# [EXERCISE OBJECTIVE]
Please give back, word for word, each line from the start of the entries through the one in which "as its trigger." is found.

# [DATA TO EXAMINE]
Content starts
<file path="src/rtl/bilinear_texture_sampler_unit_macros.svh">
// Assertion macros used by the top level of the bilinear texture sampler RTL.
`ifndef BILINEAR_TEXTURE_SAMPLER_UNIT_MACROS_SVH
`define BILINEAR_TEXTURE_SAMPLER_UNIT_MACROS_SVH

// A condition that must hold in the same cycle as its trigger.
`define BTSU_ASSERT_NOW(label, clk, rst_n, ante, cons, msg) \
    label: assert property (@(posedge clk) disable iff (!rst_n) (ante) |-> (cons)) \
        else $error(msg);

// A condition that must hold in the cycle after its trigger.
`define BTSU_ASSERT_NEXT(label, clk, rst_n, ante, cons, msg) \
    label: assert property (@(posedge clk) disable iff (!rst_n) (ante) |=> (cons)) \
        else $error(msg);

`endif

</file>
<file path="src/rtl/btsu_pkg.sv">
// Types, constants and helper functions of the bilinear texture sampler.
`default_nettype none

package btsu_pkg;

    // Store geometry.
    localparam int MAX_DIM     = 64;
    localparam int MIP_LEVELS  = 7;
    localparam int WEIGHT_BITS = 8;

    localparam int DIM_W       = $clog2(MAX_DIM);
    localparam int SIZE_W      = DIM_W + 1;
    localparam int LEVEL_WORDS = MAX_DIM * MAX_DIM;
    localparam int STORE_WORDS = MIP_LEVELS * LEVEL_WORDS;
    localparam int ADDR_W      = $clog2(STORE_WORDS);

    // Field widths of the channels and the configuration port.
    localparam int LEVEL_W    = 3;
    localparam int TEX_XY_W   = 6;
    localparam int CH_W       = 8;
    localparam int NUM_CH     = 4;
    localparam int TEXEL_W    = CH_W * NUM_CH;
    localparam int COORD_W    = 17;
    localparam int COORD_FRAC = 16;
    localparam int CFG_W      = 7;
    localparam int CFG_IDX_W  = 1;

    // Coordinate arithmetic.
    localparam int PROD_W = COORD_W + SIZE_W;
    localparam int Q_W    = COORD_FRAC + SIZE_W;
    localparam logic [COORD_W-1:0] COORD_ONE  = COORD_W'(2 ** COORD_FRAC);
    localparam logic [PROD_W-1:0]  COORD_HALF = PROD_W'(2 ** (COORD_FRAC - 1));

    // Blend arithmetic.
    localparam int WT_W  = WEIGHT_BITS + 1;
    localparam int TOP_W = CH_W + WEIGHT_BITS + 1;
    localparam int ACC_W = TOP_W + WEIGHT_BITS + 1;
    localparam logic [WT_W-1:0]  WT_ONE    = WT_W'(2 ** WEIGHT_BITS);
    localparam logic [ACC_W-1:0] ACC_ROUND = ACC_W'(2 ** (2 * WEIGHT_BITS - 1));

    // Four neighbours: (x0,y0), (x1,y0), (x0,y1), (x1,y1).
    localparam int NBR = 4;

    // Operation codes.
    localparam logic FUNC_WRITE  = 1'b0;
    localparam logic FUNC_SAMPLE = 1'b1;

    // Configuration register indexes.
    localparam logic [CFG_IDX_W-1:0] REG_BASE_WIDTH  = CFG_IDX_W'(0);
    localparam logic [CFG_IDX_W-1:0] REG_BASE_HEIGHT = CFG_IDX_W'(1);

    typedef struct packed {
        logic                func;
        logic [LEVEL_W-1:0]  level;
        logic [TEX_XY_W-1:0] tex_x;
        logic [TEX_XY_W-1:0] tex_y;
        logic [CH_W-1:0]     texel_r;
        logic [CH_W-1:0]     texel_g;
        logic [CH_W-1:0]     texel_b;
        logic [CH_W-1:0]     texel_a;
        logic [COORD_W-1:0]  coord_u;
        logic [COORD_W-1:0]  coord_v;
    } t_req_item;

    typedef struct packed {
        logic valid;
        logic sample;
    } t_a_status;

    typedef struct packed {
        logic               en;
        logic [ADDR_W-1:0]  addr;
        logic [TEXEL_W-1:0] data;
    } t_mem_wr;

    typedef struct packed {
        logic [NBR-1:0][ADDR_W-1:0] addr;
        logic [WEIGHT_BITS-1:0]     s;
        logic [WEIGHT_BITS-1:0]     t;
    } t_rd_req;

    typedef struct packed {
        logic b_valid;
        logic c_load;
        logic d_load;
    } t_pipe_ctl;

    typedef struct packed {
        logic c_valid;
        logic d_valid;
    } t_blend_stat;

    typedef logic [NUM_CH-1:0][CH_W-1:0] t_rgba;

    // Size of one mip level: the base size shifted down, never below one texel.
    function automatic logic [SIZE_W-1:0] level_size(input logic [SIZE_W-1:0] base,
                                                     input logic [LEVEL_W-1:0] lvl);
        logic [SIZE_W-1:0] sz;
        sz = base >> lvl;
        if (sz == '0) begin
            sz = SIZE_W'(1);
        end
        return sz;
    endfunction

    // Linear store address of a texel.
    function automatic logic [ADDR_W-1:0] texel_addr(input logic [LEVEL_W-1:0] lvl,
                                                     input logic [DIM_W-1:0]   x,
                                                     input logic [DIM_W-1:0]   y);
        return ADDR_W'(lvl) * ADDR_W'(LEVEL_WORDS) + ADDR_W'(y) * ADDR_W'(MAX_DIM)
               + ADDR_W'(x);
    endfunction

endpackage

`default_nettype wire

</file>
<file path="src/rtl/btsu_coord.sv">
// Coordinate stage: level sizes, texel positions, weights and store addresses.
`default_nettype none

module btsu_coord import btsu_pkg::*; (
    input  wire logic              i_clk,
    input  wire logic              i_rst_n,
    input  wire logic              i_load,
    input  wire logic              i_accept,
    input  wire t_req_item         i_item,
    input  wire logic [SIZE_W-1:0] i_base_w,
    input  wire logic [SIZE_W-1:0] i_base_h,
    output t_a_status              o_stat,
    output t_mem_wr                o_wr,
    output t_rd_req                o_rd
);

    logic [LEVEL_W-1:0]  lvl_sat;
    logic                lvl_ok;
    logic [SIZE_W-1:0]   size_w;
    logic [SIZE_W-1:0]   size_h;
    logic [COORD_W-1:0]  u_sat;
    logic [COORD_W-1:0]  v_sat;
    logic [PROD_W-1:0]   qx_full;
    logic [PROD_W-1:0]   qy_full;

    logic                r_valid;
    logic                r_sample;
    logic                r_wr_ok;
    logic [LEVEL_W-1:0]  r_lvl;
    logic [TEX_XY_W-1:0] r_x;
    logic [TEX_XY_W-1:0] r_y;
    logic [TEXEL_W-1:0]  r_wdata;
    logic [Q_W-1:0]      r_qx;
    logic [Q_W-1:0]      r_qy;
    logic [SIZE_W-1:0]   r_w;
    logic [SIZE_W-1:0]   r_h;

    logic [SIZE_W-1:0]   qxi;
    logic [SIZE_W-1:0]   qyi;
    logic [SIZE_W-1:0]   x0;
    logic [SIZE_W-1:0]   x1;
    logic [SIZE_W-1:0]   y0;
    logic [SIZE_W-1:0]   y1;

    // Level saturation, level sizes and the scaled coordinates offset by half a texel.
    always_comb begin
        lvl_ok  = 32'(i_item.level) < 32'(MIP_LEVELS);
        lvl_sat = lvl_ok ? i_item.level : LEVEL_W'(MIP_LEVELS - 1);
        size_w  = level_size(i_base_w, lvl_sat);
        size_h  = level_size(i_base_h, lvl_sat);
        u_sat   = (i_item.coord_u > COORD_ONE) ? COORD_ONE : i_item.coord_u;
        v_sat   = (i_item.coord_v > COORD_ONE) ? COORD_ONE : i_item.coord_v;
        qx_full = PROD_W'(u_sat) * PROD_W'(size_w) + COORD_HALF;
        qy_full = PROD_W'(v_sat) * PROD_W'(size_h) + COORD_HALF;
    end

    // Stage valid bit.
    always_ff @(posedge i_clk) begin
        if (!i_rst_n) begin
            r_valid <= 1'b0;
        end else if (i_load) begin
            r_valid <= i_accept;
        end
    end

    // Stage payload.
    always_ff @(posedge i_clk) begin
        if (i_accept) begin
            r_sample <= (i_item.func == FUNC_SAMPLE);
            r_wr_ok  <= lvl_ok;
            r_lvl    <= lvl_sat;
            r_x      <= i_item.tex_x;
            r_y      <= i_item.tex_y;
            r_wdata  <= {i_item.texel_a, i_item.texel_b, i_item.texel_g, i_item.texel_r};
            r_qx     <= qx_full[Q_W-1:0];
            r_qy     <= qy_full[Q_W-1:0];
            r_w      <= size_w;
            r_h      <= size_h;
        end
    end

    // Neighbour positions clamped to the level's edges. The integer part of the
    // offset coordinate is one above the lower neighbour.
    always_comb begin
        qxi = r_qx[COORD_FRAC +: SIZE_W];
        qyi = r_qy[COORD_FRAC +: SIZE_W];

        if (qxi == '0) begin
            x0 = '0;
        end else if (qxi > r_w) begin
            x0 = r_w - SIZE_W'(1);
        end else begin
            x0 = qxi - SIZE_W'(1);
        end
        x1 = (qxi >= r_w) ? r_w - SIZE_W'(1) : qxi;

        if (qyi == '0) begin
            y0 = '0;
        end else if (qyi > r_h) begin
            y0 = r_h - SIZE_W'(1);
        end else begin
            y0 = qyi - SIZE_W'(1);
        end
        y1 = (qyi >= r_h) ? r_h - SIZE_W'(1) : qyi;
    end

    // Read addresses and weights of a sample.
    always_comb begin
        o_rd.addr[0] = texel_addr(r_lvl, x0[DIM_W-1:0], y0[DIM_W-1:0]);
        o_rd.addr[1] = texel_addr(r_lvl, x1[DIM_W-1:0], y0[DIM_W-1:0]);
        o_rd.addr[2] = texel_addr(r_lvl, x0[DIM_W-1:0], y1[DIM_W-1:0]);
        o_rd.addr[3] = texel_addr(r_lvl, x1[DIM_W-1:0], y1[DIM_W-1:0]);
        o_rd.s       = r_qx[COORD_FRAC-1 -: WEIGHT_BITS];
        o_rd.t       = r_qy[COORD_FRAC-1 -: WEIGHT_BITS];
    end

    // Write command of a texel write; a write to a level beyond the store is dropped.
    always_comb begin
        o_wr.en   = r_valid && !r_sample && r_wr_ok;
        o_wr.addr = texel_addr(r_lvl, DIM_W'(r_x), DIM_W'(r_y));
        o_wr.data = r_wdata;
    end

    assign o_stat.valid  = r_valid;
    assign o_stat.sample = r_sample;

endmodule

`default_nettype wire

</file>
Content ends
# [RESULT FOR THIS TASK]
<file path="src/rtl/bilinear_texture_sampler_unit_macros.svh">
// Assertion macros used by the top level of the bilinear texture sampler RTL.
`ifndef BILINEAR_TEXTURE_SAMPLER_UNIT_MACROS_SVH
`define BILINEAR_TEXTURE_SAMPLER_UNIT_MACROS_SVH

// A condition that must hold in the same cycle as its trigger.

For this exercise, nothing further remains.